Annette Messager
Born in Berck-sur-Mer, France, in 1943, Annette Messager lives and works in Malakoff, south of Paris.
Since the 1970s, her work has been marked by a pronounced formal and thematic heterogeneity, moving from the intimate to the fictional, from the social to the universal. Through the use of everyday materials and strategies of assemblage, collection, and theatrical staging, Messager has developed a deeply personal language encompassing construction, documents, language, objects, taxidermy, drawing, photography, textiles, embroidery, albums, sculpture, and installation.

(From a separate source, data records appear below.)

==> config.mk <==
export PLATFORM = sky130hd
export DESIGN_NAME = mse_ctrl
export DESIGN_NICKNAME = d
export VERILOG_FILES = /design/src/design/mse_pkg.sv /design/src/design/mse_ctrl.sv
export SDC_FILE = /design/constraint.sdc
export NUM_CORES = 1
export LEC_CHECK = 0
export BUFFER_PORTS_ARGS = -buffer_cell sky130_fd_sc_hd__buf_2
export CAP_MARGIN = 20
export CORE_AREA = 5 5 42 44
export CTS_CLUSTER_SIZE = 40
export DETAILED_ROUTE_END_ITERATION = 10
export DIE_AREA = 0 0 47 49
export GPL_ROUTABILITY_DRIVEN = 0
export PLACE_DENSITY = 0.5
export SETUP_SLACK_MARGIN = 0.15
export SYNTH_ARGS = -nofsm -noshare
export SYNTH_HDL_FRONTEND = slang
export SYNTH_SLANG_ARGS = --single-unit
==> constraint.sdc <==
create_clock -name i_clk -period 1.1 [get_ports i_clk]
set_input_delay 0.165 -clock i_clk [delete_from_list [all_inputs] [get_ports i_clk]]
set_output_delay 0.165 -clock i_clk [all_outputs]
set_load 0.05 [all_outputs]
[src/design/ggl_pkg.sv]
`default_nettype none
package ggl_pkg;

  // field widths
  localparam int CELL_W  = 24;
  localparam int OWNER_W = 6;
  localparam int CFG_W   = 7;
  localparam int LOAD_W  = 34;
  localparam int GIDX_W  = 10;
  localparam int PROC_W  = 6;

  // stream packing
  localparam int IN_TDATA_W  = 32;
  localparam int IN_PAD_W    = IN_TDATA_W - CELL_W - OWNER_W;
  localparam int OUT_TDATA_W = 96;
  localparam int OUT_USED_W  = GIDX_W + 2 * PROC_W + 2 * LOAD_W + 2;
  localparam int OUT_PAD_W   = OUT_TDATA_W - OUT_USED_W;

  // default sizes
  localparam int DEF_MAX_GRIDS = 1024;
  localparam int DEF_MAX_PROCS = 64;
  localparam int DEF_MAX_MOVES = 63;

  // result kinds (carried on tuser)
  localparam logic KIND_MOVE    = 1'b0;
  localparam logic KIND_SUMMARY = 1'b1;

  localparam logic [LOAD_W-1:0] LOAD_MAX = {LOAD_W{1'b1}};

  // control of the per-processor load store
  typedef struct packed {
    logic wr_en;
    logic clr;
  } ld_ctl_t;

  function automatic logic [LOAD_W-1:0] sat_add(input logic [LOAD_W-1:0] a,
                                                 input logic [CELL_W-1:0] b);
    logic [LOAD_W:0] s;
    s = {1'b0, a} + (LOAD_W + 1)'(b);
    return s[LOAD_W] ? LOAD_MAX : s[LOAD_W-1:0];
  endfunction

endpackage
`default_nettype wire

[src/design/ggl_load_store.sv]
`default_nettype none
module ggl_load_store #(
  parameter int NPROC = ggl_pkg::DEF_MAX_PROCS,
  parameter int AW    = 6
) (
  input  wire logic                      clk,
  input  wire logic                      rst,
  input  wire ggl_pkg::ld_ctl_t          ctl,
  input  wire logic [AW-1:0]             wr_addr,
  input  wire logic [ggl_pkg::LOAD_W-1:0] wr_data,
  input  wire logic [AW-1:0]             rd_addr,
  output logic [ggl_pkg::LOAD_W-1:0]     rd_data
);
  import ggl_pkg::*;

  logic [LOAD_W-1:0] mem [NPROC];
  logic [NPROC-1:0]  vld;
  logic [LOAD_W-1:0] data_q;
  logic              vld_q;

  // entries not written this set read as zero
  always_ff @(posedge clk) begin
    if (rst || ctl.clr) begin
      vld <= '0;
    end else if (ctl.wr_en) begin
      vld[wr_addr] <= 1'b1;
    end
  end

  always_ff @(posedge clk) begin
    if (ctl.wr_en) begin
      mem[wr_addr] <= wr_data;
    end
    data_q <= mem[rd_addr];
    vld_q  <= vld[rd_addr];
  end

  assign rd_data = vld_q ? data_q : '0;

endmodule
`default_nettype wire

[config.mk]
export PLATFORM = sky130hd
export DESIGN_NAME = ggl_load_store
export DESIGN_NICKNAME = d
export VERILOG_FILES = /design/src/design/ggl_pkg.sv /design/src/design/ggl_load_store.sv
export SDC_FILE = /design/constraint.sdc
export NUM_CORES = 2
export LEC_CHECK = 0
export BUFFER_PORTS_ARGS = -buffer_cell sky130_fd_sc_hd__buf_2
export CAP_MARGIN = 20
export CORE_MARGIN = 3
export CORE_UTILIZATION = 30
export DETAILED_ROUTE_END_ITERATION = 10
export GPL_TIMING_DRIVEN = 1
export PLACE_DENSITY = 0.42
export SLEW_MARGIN = 20
export SYNTH_ARGS = -nofsm -noshare
export SYNTH_HDL_FRONTEND = slang
export SYNTH_SLANG_ARGS = --single-unit
[constraint.sdc]
create_clock -name clk -period 3.5 [get_ports clk]
set_clock_uncertainty 0.2 [all_clocks]
set_input_delay 0.175 -clock clk [delete_from_list [all_inputs] [get_ports clk]]
set_output_delay 0.175 -clock clk [all_outputs]
set_load 0.01 [all_outputs]
Yosys cells after proc, flatten, opt, wreduce, memory -nomap -nowiden. Memory sizes are Yosys's and may differ from the RTL's. A register that Yosys moved wholly into a read port is not among the register bits. Index checks and enable logic that the tools add are counted.

Register bits: 65. Memory bits (writable): 2176. Output and inout port bits: 34. Logic and storage cells: 16. Memories: 1.

Memory list: mem (words 64, width 34, read ports 1, clocked after Yosys merged registers in 1, wr ports 1, line ggl_load_store.sv:16) `logic [LOAD_W-1:0] mem [NPROC];`.

Order comparisons: 3. Mux-type cells: 7. Bitwise logic cells: 1. Reductions and logical operators: 2.

Operators by type and width (count): $or A64 B64 Y64 (1); $mux W34 (1); $lt A6 B7 Y1 const B (2); $bmux W1 S6 (1); $demux W1 S6 (1); $ge A6 B1 Y1 const B (1); $mux W1 (4); $logic_and A1 B1 Y1 (1); $logic_or A1 B1 Y1 (1).

Longest topological paths before layout.
Depth after elaboration: 5. Depth in mapped cells: 10. Gate-level depth less buffers: 5.

Worst setup path after synthesis. OpenSTA, ideal clock, no wires.

Kind: in2reg. Start: in ctl[1] (netlist name). End: mem mem[40][0] (enable). Setup time: 0.470 ns. Arrival time: 3.043 ns. Path slack: -0.213 ns. Stages on the path: 3. Buffers on the path: 0. Path through: nor2b_1 -> nand3_1 -> nor3_1.

Longest elaborated chain between the ends: 2.

Ends and longest elaborated chain: start, declared (line ggl_load_store.sv:8) `input wire ggl_pkg::ld_ctl_t ctl,`; $mux W1 (line ggl_load_store.sv:31) `if (ctl.wr_en) begin`; $mux W1 (implied by the code) (line ggl_load_store.sv:32) `mem[wr_addr] <= wr_data;`; end, declared (line ggl_load_store.sv:16).

Every way passes these cells.

==> results.tsv <==
stage	metric	value	unit
timing	tightest_slew	1130	ps
grt	grt_pass1_wl	375	mm
cts	cts_max_path_buffers	4	
flow_run	drv_cap	0	
yosys	synth.top_cell.area_share	75.5	%
power	irDropWorstVdd	425	uV
final_layout	area_delta_synth_final	18.9	%
place	io_buffer_count	83	
setup_path	reg2reg_from	mem[55][11]$_DFFE_PP_	
cts	cts_num_sinks	2275	
floorplanning	die-area	295000	um2
setup_path	ff2ff_path_depth	5	
timing	fmax	0.339	GHz
drt	drt-total-wl	274	mm
floorplanning	die_h	543	um
floorplanning	core	286000	um2
place	dp_hpwl	167	mm
cts	holdBufCountCts	49	
timing	finalCritPeriodShare	84.3	%
cts	cts_htree_levels	4	
timing	hold_viol_final	0	
drt	dr.pass1.iters	5	
grt	overflow	0	
timing	fin_hold_ws	61.4	ps
grt	grt_max_degree	65	
yosys	synthCells	3913	
final_layout	fillCellCount	26300	
drt	drcViolationCount	0	
setup_path	rrSetupSlack	870	ps
setup_path	r2r-end	data_q[11]$_DFF_P_	
timing	finalCriticalPeriod	2950	ps
setup_path	crit_path_start_kind	input pin	
yosys	syn_nets	3963	
grt	grt_use_total	18.3	%
grt	antenna_found_initial	19	
worst_hold_path	min_from	wr_data[2]	
cts	ctsResizeCount	0	
yosys	netlist_top_cells_area	edfxtp_1, mux4_2, dfxtp_1, mux2i_1, o22ai_1	
worst_hold_path	hold_depth	2	
setup_path	slowest_delay	730	ps
cts	cts_tree	done	
grt	grt_pass1_vias	43900	
yosys	ys_types	54	
cts	cts_buffers	247	
cts	clock_latency	920	ps
setup_path	path_class	in -> reg	
power	leakage	32.6	nW
drt	vias	42800	
cts	postCtsSetupBuffers	0	
timing	final-setup-viol-count	0	
timing	worst_slack	550	ps
drt	ant_nets	0	
yosys	synthFlopType	edfxtp_1	
drt	drtIter0Drc	4094	
setup_path	path_cells	dlygate4sd3_1 -> buf_8 -> buf_4 -> buf_4 -> or3_1 -> buf_4 -> o22ai_1 -> nor4_1 -> buf_4 -> a2bb2oi_1	
yosys	synth-edff-count	2176	
timing	relSlewSlack	25.0	%
timing	rsz0062_at_grt	no	
timing	tns	0	ps
final_layout	layout.nets	4482	
timing	slew_violations	0	
setup_path	worstSetupEndpointType	flop	
setup_path	crit_top_cell	buf_4	
yosys	synth.cell_area	86600	um2
cts	root_buffer	clkbuf_16	
yosys	ys_seq_elements	2275	
floorplanning	die_w	543	um
cts	cts.clk_slew.worst_paths	60	ps
setup_path	cp.required	4080	ps
worst_hold_path	hold_path_end	mem[30][2]$_DFFE_PP_	
yosys	avgSynthCellArea	22.1	um2
yosys	synth_warnings	0	
power	powerDensity	572	nW/um2
final_layout	final_util	36.0	%
yosys	ys_seq_area_share	77.7	%
setup_path	critical_path_arrival	3530	ps
setup_path	critPathTopFamily	buffers and inverters	
yosys	synth_top_cell_by_area	edfxtp_1	
worst_hold_path	hold_path.class	in -> reg	
final_layout	layout-drive-gt1-share	30.2	%
setup_path	critPathBufInv	6	
floorplanning	start_util	30.3	%
place	finalWeightedCongestion	0.782	
status	status	finished clean	
setup_path	slowest_stage	nor4_1	
drt	wl_per_cell	32.5	um
floorplanning	io_pins	84	
setup_path	cp_max_fo	57	
drt	vias_per_cell	5.10	
yosys	synthArstFlopShare	0	%
floorplanning	fp-row-count	196	
place	post-place-ws	65.1	ps
-- flip-flops by register name (all words and copies together), names as in the netlist --
name / cells
mem: 2176
data_q: 34
vld: 64
vld_q: 1
-- cells by family (layout without fill, tap and decap cells) --
group           count (synthesis)  count (layout)  share of synthesized area (%)
simple gates                  370             370                           2.07
flops                        2275            2275                           77.7
buf+inv                       218             937                           1.73
other cells                     0              13                              0
compound gates                365             365                           3.16
mux                           685             685                           15.3
-- cell usage after synthesis, types with 4 or more instances --
cell type	instances
nor4bb_1	4
a21oi_1	8
buf_8	4
a2bb2oi_2	9
dfxtp_1	99
nand3_1	19
and2_1	41
nand4_1	10
nor4_1	10
mux2i_1	175
o21ai_0	14
buf_6	25
o22ai_1	114
nand3b_1	4
mux4_2	510
nor2b_1	11
a22oi_1	61
a2111oi_2	4
a2bb2oi_1	9
buf_1	17
nor2_1	101
edfxtp_1	2176
buf_4	46
or3_1	4
nand2b_1	13
a221oi_1	25
buf_12	12
a31oi_1	18
and3_1	13
o21a_1	64
a211oi_2	9
clkbuf_1	48
nor3_1	7
a22o_1	22
buf_2	63
nand2_1	120
-- stage by stage --
step                      power, W  area (um2)  instances
after floorplan             0.0323       86600       3913
after global placement      0.0341       94600       7895
after detailed placement    0.0341       94600       7895
after CTS                   0.0596      103000       8393
after global routing        0.0609      103000       8399
final                       0.0589      103000       8407
-- power by group --
group | leakage, nW | internal [W] | switching (W)
Combinational | 8.40 | 0.00120 | 0.00210
Sequential | 20.4 | 0.0300 | 0.000163
Clock | 3.82 | 0.0147 | 0.0106
-- metal layers --
metal / vias up / track usage (%) / share of wire (%)
met5: - / 0 / 0.0099
met2: 1110 / 30.7 / 49
li1: 17600 / - / -
met4: 4 / 3.89 / 2.3
met1: 23800 / 25.4 / 44
met3: 322 / 2.55 / 4.6
-- layout by cell type, fill, tap and decap left out, types with 10 or more instances in the layout --
cell type and n:
edfxtp_1 2176, mux4_2 510, buf_4 265, clkbuf_16 247, mux2i_1 175, nand2_1 120
o22ai_1 114, dfxtp_1 98, buf_12 94, clkbuf_1 77, buf_2 76, o21a_1 64
a22oi_1 61, nor2_4 61, dlygate4sd3_1 49, and2_1 40, nor2_1 39, clkbuf_8 36
clkinv_2 35, clkinv_1 27, a221oi_1 25, a22o_1 22, nand3_1 19, a31oi_1 18
o21ai_0 14, bufinv_16 14, diode_2 13, nand2b_1 13, and3_1 13, nand4_1 10
-- cell type report --
cell class / instances / area (um2) / share of cell area (%)
diodes: 13 / 32.5 / 0.0316
clock buffers: 360 / 6970 / 6.76
clock inverters: 89 / 842 / 0.818
inverters: 1 / 3.75 / 0.00365
multi-input cells: 1420 / 18300 / 17.8
flip-flops and latches: 2275 / 67300 / 65.4
well taps: 3762 / 4710 / 4.57
repair buffers: 487 / 4790 / 4.65
-- worst max path at each step --
stage | from | to | depth (start not counted)
global route | rd_addr[2] | data_q[21]$_DFF_P_ | 10
floorplan | wr_addr[5] | mem[0][0]$_DFFE_PP_ | 4
global placement | rd_addr[3] | data_q[21]$_DFF_P_ | 9
CTS | vld_q$_DFF_P_ | rd_data[3] | 3
finish | rd_addr[2] | data_q[8]$_DFF_P_ | 10
detailed placement | rd_addr[3] | data_q[21]$_DFF_P_ | 8
(Power assumes the default switching activity.)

Throughout her career, the artist has recurrently explored fairy tales, mythology, and the figure of the double, using memory and reminiscence as conceptual driving forces. Her hybrid forms establish affinities with traditions as diverse as the Romantic, the grotesque, the absurd, and the phantasmagoric, constructing poetic universes in which the narrative and the symbolic coexist with a strong emotional and critical charge.
Annette Messager has received some of the most significant distinctions in the international art world, including the Praemium Imperiale for Sculpture in 2016 and the Golden Lion for Best National Pavilion at the 51st Venice Biennale in 2005. Her work has been the subject of major solo exhibitions at institutions such as the Tel Aviv Museum of Art (2022), the Institut Giacometti, Paris (2018), the Institut Valencià d’Art Modern – IVAM (2018), the Villa Medici, Rome (2017), the Museum of Contemporary Art (MCA), Sydney (2014), and K21, Düsseldorf (2014), among many others.
A major retrospective of her work was organized by the Centre Pompidou in Paris in 2007. Messager’s work has been widely presented in museums and institutions across Europe, Asia, the Americas, and Oceania, consolidating her position as one of the key figures in contemporary international art.